=== Requirement ===
The word "slack" marks the lines to keep; find each one in the data and copy it.

Content starts

What follows belongs to an exercise in optimizing a design on an open flow for small area, a short achievable clock period and few clock cycles; a production flow would make more cautious choices. Function was checked by simulation only, so behaviour that the tests miss may differ from the original. Power and IR drop assume default switching activity.

### design/flow/design.v
package sw_seq_pkg;
    typedef enum logic [1:0] {
        BASE_A = 2'd0,
        BASE_C = 2'd1,
        BASE_G = 2'd2,
        BASE_T = 2'd3
    } base_t;
    localparam int SCORE_W_DEF = 10;
    localparam int NUM_CELLS_DEF = 16;
endpackage
package sw_ctrl_pkg;
    typedef enum logic [2:0] {
        IDLE   = 3'd0,   
        LOAD   = 3'd1,   
        STREAM = 3'd2,   
        DRAIN  = 3'd3,   
        DONE   = 3'd4    
    } sw_state_t;
endpackage
`timescale 1ns/1ps
module sw_step_counter #(
    parameter int CNT_W = 4
) (
    input  logic             clk,
    input  logic             rst,
    input  logic             clr,     
    input  logic             inc,
    input  logic [CNT_W-1:0] limit,   
    output logic [CNT_W-1:0] count,
    output logic             hit      
);
    logic [CNT_W-1:0] last_val;   
    assign last_val = limit - CNT_W'(1);
    assign hit = (count == last_val);
    always_ff @(posedge clk) begin
        if (rst) begin
            count <= '0;
        end else if (clr) begin
            count <= '0;
        end else if (inc) begin
            count <= count + CNT_W'(1);   
        end
    end
endmodule
`timescale 1ns/1ps
module sw_array_fsm #(
    parameter int   NUM_CELLS = 8,
    parameter int   CNT_W     = 4,
    localparam int  IDX_W     = (NUM_CELLS > 1) ? $clog2(NUM_CELLS) : 1
) (
    input  logic             clk,
    input  logic             rst,
    input  logic             start,          
    input  logic [CNT_W-1:0] query_len,      
    input  logic             query_wr,
    input  logic             target_valid,
    input  logic             target_last,
    input  logic [CNT_W-1:0] count,
    input  logic             count_hit,
    output logic             cnt_clr,
    output logic             cnt_inc,
    output logic [CNT_W-1:0] cnt_limit,
    output logic             bank_wr,
    output logic [IDX_W-1:0] bank_idx,
    output logic             bank_clr,
    output logic             col_valid,      
    output logic             col_first,      
    output logic             busy,
    output logic             done
);
    sw_ctrl_pkg::sw_state_t state;
    logic [CNT_W-1:0]       len_q;        
    logic                   first_pend;   
    always_ff @(posedge clk) begin
        if (rst) begin
            state      <= sw_ctrl_pkg::IDLE;
            first_pend <= 1'b0;
        end else begin
            case (state)
                sw_ctrl_pkg::IDLE:   if (start) state <= sw_ctrl_pkg::LOAD;
                sw_ctrl_pkg::LOAD:   if (query_wr && count_hit) state <= sw_ctrl_pkg::STREAM;
                sw_ctrl_pkg::STREAM: if (target_valid && target_last) state <= sw_ctrl_pkg::DRAIN;
                sw_ctrl_pkg::DRAIN:  if (count_hit) state <= sw_ctrl_pkg::DONE;
                sw_ctrl_pkg::DONE:   state <= sw_ctrl_pkg::IDLE;   
                default:             state <= sw_ctrl_pkg::IDLE;
            endcase
            if (state == sw_ctrl_pkg::LOAD && query_wr && count_hit) begin
                first_pend <= 1'b1;   
            end else if (col_valid) begin
                first_pend <= 1'b0;
            end
        end
    end
    always_ff @(posedge clk) begin
        if (state == sw_ctrl_pkg::IDLE && start) begin
            len_q <= query_len;
        end
    end
    assign bank_clr  = (state == sw_ctrl_pkg::IDLE) && start;   
    assign bank_wr   = (state == sw_ctrl_pkg::LOAD) && query_wr;
    assign bank_idx  = count[IDX_W-1:0];                        
    assign col_valid = (state == sw_ctrl_pkg::STREAM) && target_valid;
    assign col_first = col_valid && first_pend;
    assign cnt_clr   = (state != sw_ctrl_pkg::LOAD) && (state != sw_ctrl_pkg::DRAIN);
    assign cnt_inc   = bank_wr || (state == sw_ctrl_pkg::DRAIN);
    assign cnt_limit = (state == sw_ctrl_pkg::DRAIN) ? CNT_W'(NUM_CELLS) : len_q;
    assign busy = (state == sw_ctrl_pkg::LOAD) || (state == sw_ctrl_pkg::STREAM) ||
                  (state == sw_ctrl_pkg::DRAIN);
    assign done = (state == sw_ctrl_pkg::DONE);
endmodule
`timescale 1ns/1ps
module sw_query_bank #(
    parameter int   NUM_CELLS = 8,
    localparam int  IDX_W     = (NUM_CELLS > 1) ? $clog2(NUM_CELLS) : 1
) (
    input  logic                                clk,
    input  logic                                rst,
    input  logic                                clr,     
    input  logic                                wr,
    input  logic [IDX_W-1:0]                    idx,     
    input  sw_seq_pkg::base_t                   base,
    output sw_seq_pkg::base_t [NUM_CELLS-1:0]   bases,   
    output logic [NUM_CELLS-1:0]                row_en   
);
    always_ff @(posedge clk) begin
        if (rst) begin
            row_en <= '0;
        end else if (clr) begin
            row_en <= '0;
        end else if (wr) begin
            row_en[idx] <= 1'b1;
        end
    end
    always_ff @(posedge clk) begin
        if (wr) begin
            bases[idx] <= base;   
        end
    end
endmodule
`timescale 1ns/1ps
module sw_cell #(
    parameter int   SCORE_W   = 10,
    parameter int   NUM_CELLS = 8,
    parameter int   INDEX     = 0,   
    localparam int  IDX_W     = (NUM_CELLS > 1) ? $clog2(NUM_CELLS) : 1
) (
    input  logic                      clk,
    input  logic                      rst,
    input  sw_seq_pkg::base_t         query,
    input  logic                      query_en,
    input  logic signed [SCORE_W-1:0] match_score,
    input  logic signed [SCORE_W-1:0] mismatch_score,
    input  logic signed [SCORE_W-1:0] gap_open,
    input  logic                      valid_in,
    input  logic                      first_in,
    input  sw_seq_pkg::base_t         target_in,
    input  logic signed [SCORE_W-1:0] h_in,           
    input  logic signed [SCORE_W-1:0] h_max_in,       
    input  logic        [IDX_W-1:0]   h_max_idx_in,
    output logic                      valid_out,
    output logic                      first_out,
    output sw_seq_pkg::base_t         target_out,
    output logic signed [SCORE_W-1:0] h_out,          
    output logic signed [SCORE_W-1:0] h_max_out,
    output logic        [IDX_W-1:0]   h_max_idx_out
);
    logic signed [SCORE_W-1:0] h_diag;       
    logic signed [SCORE_W-1:0] diag, left;   
    logic signed [SCORE_W-1:0] sub;
    logic signed [SCORE_W-1:0] s_diag, s_left, s_up, score;
    logic signed [SCORE_W-1:0] next_h;
    logic signed [SCORE_W-1:0] old_max;      
    logic        [IDX_W-1:0]   old_idx;
    function automatic logic signed [SCORE_W-1:0] smax(input logic signed [SCORE_W-1:0] a,
                                                       input logic signed [SCORE_W-1:0] b);
        smax = (a < b) ? b : a;   
    endfunction
    assign diag   = first_in ? '0 : h_diag;   
    assign left   = first_in ? '0 : h_out;
    assign sub    = (query == target_in) ? match_score : mismatch_score;
    assign s_diag = diag + sub;
    assign s_left = left + gap_open;           
    assign s_up   = h_in + gap_open;
    assign score  = smax(smax('0, s_diag), smax(s_left, s_up));   
    assign next_h = query_en ? score : h_in;   
    assign old_max = first_in ? '0 : h_max_out;
    assign old_idx = first_in ? '0 : h_max_idx_out;
    always_ff @(posedge clk) begin
        if (rst) begin
            valid_out <= 1'b0;
            first_out <= 1'b0;
        end else begin
            valid_out <= valid_in;   
            first_out <= first_in;
        end
    end
    always_ff @(posedge clk) begin
        target_out <= target_in;   
        if (valid_in) begin
            h_diag <= h_in;
            h_out  <= next_h;
        end
    end
    always_ff @(posedge clk) begin
        if (rst) begin
            h_max_out     <= '0;
            h_max_idx_out <= '0;
        end else if (valid_in) begin
            if (h_max_in >= old_max && h_max_in >= next_h) begin
                h_max_out     <= h_max_in;
                h_max_idx_out <= h_max_idx_in;
            end else if (old_max >= next_h) begin
                h_max_out     <= old_max;
                h_max_idx_out <= old_idx;
            end else begin
                h_max_out     <= next_h;
                h_max_idx_out <= IDX_W'(INDEX);
            end
        end
    end
endmodule
`timescale 1ns/1ps
module sw_align_top #(
    parameter int   NUM_CELLS = sw_seq_pkg::NUM_CELLS_DEF,
    parameter int   SCORE_W   = sw_seq_pkg::SCORE_W_DEF,
    localparam int  CNT_W     = $clog2(NUM_CELLS + 1),   
    localparam int  IDX_W     = (NUM_CELLS > 1) ? $clog2(NUM_CELLS) : 1
) (
    input  logic                      clk,
    input  logic                      rst,
    input  logic                      start,
    input  logic        [CNT_W-1:0]   query_len,
    input  logic                      query_wr,
    input  logic        [1:0]         query_base,
    input  logic                      target_valid,
    input  logic        [1:0]         target_base,
    input  logic                      target_last,
    input  logic signed [SCORE_W-1:0] match_score,
    input  logic signed [SCORE_W-1:0] mismatch_score,
    input  logic signed [SCORE_W-1:0] gap_open,
    output logic                      busy,
    output logic                      done,
    output logic signed [SCORE_W-1:0] best_score,
    output logic        [IDX_W-1:0]   best_query_idx
);
    logic cnt_clr, cnt_inc, count_hit, bank_wr, bank_clr;
    logic [CNT_W-1:0] count, cnt_limit;
    logic [IDX_W-1:0] bank_idx;
    sw_seq_pkg::base_t [NUM_CELLS-1:0] bases;
    logic [NUM_CELLS-1:0] row_en;
    logic                      valid_c  [NUM_CELLS+1];
    logic                      first_c  [NUM_CELLS+1];
    sw_seq_pkg::base_t         target_c [NUM_CELLS+1];
    logic signed [SCORE_W-1:0] h_c      [NUM_CELLS+1];
    logic signed [SCORE_W-1:0] hmax_c   [NUM_CELLS+1];
    logic        [IDX_W-1:0]   hidx_c   [NUM_CELLS+1];
    sw_array_fsm #(.NUM_CELLS(NUM_CELLS), .CNT_W(CNT_W)) fsm_i (
        .clk, .rst, .start, .query_len, .query_wr, .target_valid, .target_last,
        .count, .count_hit, .cnt_clr, .cnt_inc, .cnt_limit, .bank_wr, .bank_idx,
        .bank_clr, .col_valid(valid_c[0]), .col_first(first_c[0]), .busy, .done
    );
    sw_step_counter #(.CNT_W(CNT_W)) cnt_i (
        .clk, .rst, .clr(cnt_clr), .inc(cnt_inc), .limit(cnt_limit), .count, .hit(count_hit)
    );
    sw_query_bank #(.NUM_CELLS(NUM_CELLS)) bank_i (
        .clk, .rst, .clr(bank_clr), .wr(bank_wr), .idx(bank_idx), .base(sw_seq_pkg::base_t'(query_base)),
        .bases, .row_en
    );
    assign target_c[0] = sw_seq_pkg::base_t'(target_base);
    assign h_c[0]      = '0;
    assign hmax_c[0]   = '0;
    assign hidx_c[0]   = '0;
    for (genvar k = 0; k < NUM_CELLS; k++) begin : g_cell
        sw_cell #(.SCORE_W(SCORE_W), .NUM_CELLS(NUM_CELLS), .INDEX(k)) cell_i (
            .clk, .rst, .query(bases[k]), .query_en(row_en[k]),
            .match_score, .mismatch_score, .gap_open,
            .valid_in(valid_c[k]), .first_in(first_c[k]), .target_in(target_c[k]),
            .h_in(h_c[k]), .h_max_in(hmax_c[k]), .h_max_idx_in(hidx_c[k]),
            .valid_out(valid_c[k+1]), .first_out(first_c[k+1]), .target_out(target_c[k+1]),
            .h_out(h_c[k+1]), .h_max_out(hmax_c[k+1]), .h_max_idx_out(hidx_c[k+1])
        );
    end
    assign best_score     = hmax_c[NUM_CELLS];   
    assign best_query_idx = hidx_c[NUM_CELLS];
endmodule
### design/flow/run.sh
#!/bin/bash
# synth_recipe.tcl (not shown) runs the flow's synth.tcl, then flattens the netlist and writes it again
# the make line also repeats each setting of config.mk as NAME=value (left out here)
make -C /OpenROAD-flow-scripts/flow DESIGN_CONFIG=/design/flow/config.mk WORK_HOME=/design/flow/orfs CLKGATE_MAP_FILE= SYNTH_SCRIPT=/design/flow/synth_recipe.tcl finish
### design/flow/config.mk
export PLATFORM = sky130hd
export DESIGN_NAME = sw_align_top
export DESIGN_NICKNAME = sw_align_top
export VERILOG_FILES = /design/flow/design.v
export SDC_FILE = /design/flow/constraint.sdc
export NUM_CORES = 4
export LEC_CHECK = 0
export CAP_MARGIN = 20
export CORE_MARGIN = 2
export CORE_UTILIZATION = 40
export SLEW_MARGIN = 20
### design/flow/constraint.sdc
create_clock -name core_clock -period 10.0 [get_ports {clk}]
set_input_delay 2.0000 -clock core_clock [delete_from_list [all_inputs] [get_ports {clk}]]
set_output_delay 2.0000 -clock core_clock [all_outputs]
set_load 0.01 [all_outputs]
==> qor.txt <==
HPWL after DPL - 198 mm
Die ar. - 179,000 µm²
most used cell, CP - a21oi_1
1st-pass router iterations - 6
Crit path required time - 10.66 ns
Worst Tran Pin Value - 1.12 ns
num ports - 61
synthesized area - 70,200 µm²
Area growth, synth to finish - 15.2%
largest net degree at the start of global routing - 107
met1 WL - 113 mm
worst-skew pair later-pin latency - 0.73 ns
Clock Sinks - 641
Top Metal Used - met4
gr usage total - 0.271
CP arrival - 10.22 ns
vias per cell - 5.70
slew margin rel. - 0.235
Seq/Total Area, Yosys - 0.232
number of synthesized flops with an enable pin - 347
antenna violations before repair - 12
syn avg cell area - 8.57 µm²
clk slew on worst S/H paths - 0.06 ns
final worst path period share - 0.956
Seq cells post-synth - 641
metal3 WL - 13.7 mm
Non-Filler Instances - 11,134
Synth cell types - 92
Final Cell Area - 80,800 µm²
routability-driven placement congestion ratio - 0.989
Hold Vio Cnt, Final - 0
synth warn - 30
core area - 174,000 µm²
Rows - 153
layout cell share with drive strength beyond 1 - 0.125
CP max-delay cell - or4_1
first-pass GRT wire length - 375 mm
Leakage - 37.1 nW
Fin Hold WS - 0.364 ns
CP Class - primary input to flop
# port buffers - 60
area post-placement - 77,900 µm²
outcome - finished clean
setup slack, reg-to-reg - 1.27 ns
CTS max path bufs - 3
startpoint types - primary input
Maximum Capacitance Violations - 0
worst hold path class - flop to flop
most common library cell in the layout ignoring fill and taps - ha_1
final core occ - 0.464
Synth async-reset ratio - 0
fill count - 16,799
final setup vio count - 0
power per cell area - 119 nW/µm²
CTS buffer count - 80
H-tree depth - 3
clock root buffer master - clkbuf_16
Routed WL - 249 mm
Syn Inst Count - 8,188
Worst Clk Skew - 0.0259 ns
Pins Over Slew Limit - 0
via count - 63,511
Inst Count DP - 10,976
Met2 Wirelength - 111 mm
Starting Density - 0.403
CP Capture Type - flop
Worst path max stage delay - 0.48 ns
crit-path max FO - 16
Fmax - 105 MHz
gr ovfl total - 0
most frequent cells in the layout - ha_1 (1,184), inv_1 (716), buf_4 (619)
ys flop type - edfxtp_1
die width - 423 µm
nets - 10,009
vias in the first global route - 61,524
post-DR wirelength/cell - 22.4 µm
Syn Nets - 9,463
post-route antenna net violation count - 0
initial DRC count - 5,037
DRC - 0
CTS tree - built
Fin Setup TNS - 0 ns
maximum VDD drop - 0.000128 V
Tmin final - 9.56 ns
DIE HEIGHT - 423 µm
[power by group]
part | internal, mW | switching [mW] | total, mW
Sequential | 2.77 | 0.0108 | 2.78
Combinational | 1.59 | 2.04 | 3.63
Clock | 1.84 | 1.36 | 3.20
[synth_stat cells, drive strengths merged (143+ instances only)]
master	instances	share of area
ha	1184	0.21
inv	718	0.038
nor2	609	0.033
a21oi	527	0.038
nor2b	484	0.043
nand2	397	0.021
o21ai	389	0.028
edfxtp	347	0.15
nand2b	309	0.028
dfxtp	294	0.084
xnor2	289	0.036
mux2i	235	0.034
a21o	226	0.024
clkbuf	217	0.012
mux2	198	0.032
xor2	152	0.019
nor3	143	0.010
[metrics by stage]
stage / power (mW) / worst slack (ns)
floorplan: 5.15 / 0.273
global placement: 6.34 / -0.191
detailed placement: 6.39 / -0.292
CTS: 9.61 / 0.448
global route: 10.1 / -0.0183
finish: 9.61 / 0.436
[sequential cells by signal (all words and copies together) (netlist names), 16 cells and up]
signal / count
g_cell.cell_i.h_max_idx_out: 49
g_cell.cell_i.h_max_out: 160
g_cell.cell_i.h_out: 160
bank_i.bases: 32
bank_i.row_en: 16
g_cell.cell_i.target_out: 30
g_cell.cell_i.h_diag: 150
[logic make-up after synthesis]
kind of cell	share of synthesized area
xor gates and xnor gates	0.0550
muxes	0.0654
AOI/OAI and AO/OA	0.189
buffers and inverters	0.0513
and+or+nand+nor	0.183
DFF	0.232
adders and majority gates	0.224
[path summary, 6_finish.rpt]
path,cells past startpoint,end,startpoint
setup / recovery,40,g_cell[5].cell_i.h_max_out[5],gap_open[0]
hold reg to reg,0,g_cell[10].cell_i.target_out[1],g_cell[9].cell_i.target_out[1]
setup reg to reg,38,g_cell[5].cell_i.h_max_out[5],g_cell[4].cell_i.first_out
hold / removal,0,g_cell[10].cell_i.target_out[1],g_cell[9].cell_i.target_out[1]
[area by class of cell]
type | instances | area [µm²] | share of cell area
multi-input cells | 6591 | 50300 | 0.623
flip-flops and latches | 641 | 16300 | 0.202
repair buffers | 701 | 5690 | 0.0704
well taps | 2325 | 2910 | 0.0360
inverters | 719 | 2700 | 0.0334
clock buffers | 94 | 2160 | 0.0267
clock inverters | 56 | 716 | 0.00885
diodes | 7 | 17.5 | 0.000217
[worst max-delay path, delay by kind of cell]
kind	cells	cell delay, ns
XOR/XNOR	2	0.28
buffers and inverters	6	1.08
adder cells (fa/ha/maj)	4	1.16
AO/OA/AOI/OAI	21	4.18
AND/OR/NAND/NOR	7	1.46
[timing repair]
action | 4_1_cts | 5_1_grt
resized for setup | 0 | 15
buffers inserted | 0 | 1
hold buffers | 0 | 0
endpoints found under the setup margin | 0 | 63
[routing by layer]
layer,vias to the layer above,global-route usage
met1,30408,0.368
li1,30816,-
met5,-,0
met2,1808,0.432
met4,0,0.118
met3,479,0.0318
Testbench counts, summed over its fixed seeds: cycles 26,043.

what the ideal ports hide:
How much do the figures lean on ideal ports? The routed layout below was timed once more, with nothing changed but the port constraints. Step 1 assumes that a clkbuf_16 drives the clock port and a buf_2 every other input. Step 2 times the ports against the registers' clock, not the clock port: input delays grow and output delays shrink by t, the midpoint of the rising clock arrivals with the driver on. a / b / c = ideal / step 1 / step 2; a / b = the first two.
t, ns: 0.807
setup slack, ns: 0.436 / 0.509 / -0.299
hold slack, ns: 0.364 / 0.364 / 0.364
latest minus earliest clock arrival (ns): 0.027 / 0.027
Met with ideal ports but missed after step 2: setup timing in this run. The setup slack of this run moves by +0.073 ns with the drivers and by -0.735 ns with both steps.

Content ends

=== Exercise answer ===
setup slack, reg-to-reg - 1.27 ns
stage / power (mW) / worst slack (ns)
setup slack, ns: 0.436 / 0.509 / -0.299
hold slack, ns: 0.364 / 0.364 / 0.364
Met with ideal ports but missed after step 2: setup timing in this run. The setup slack of this run moves by +0.073 ns with the drivers and by -0.735 ns with both steps.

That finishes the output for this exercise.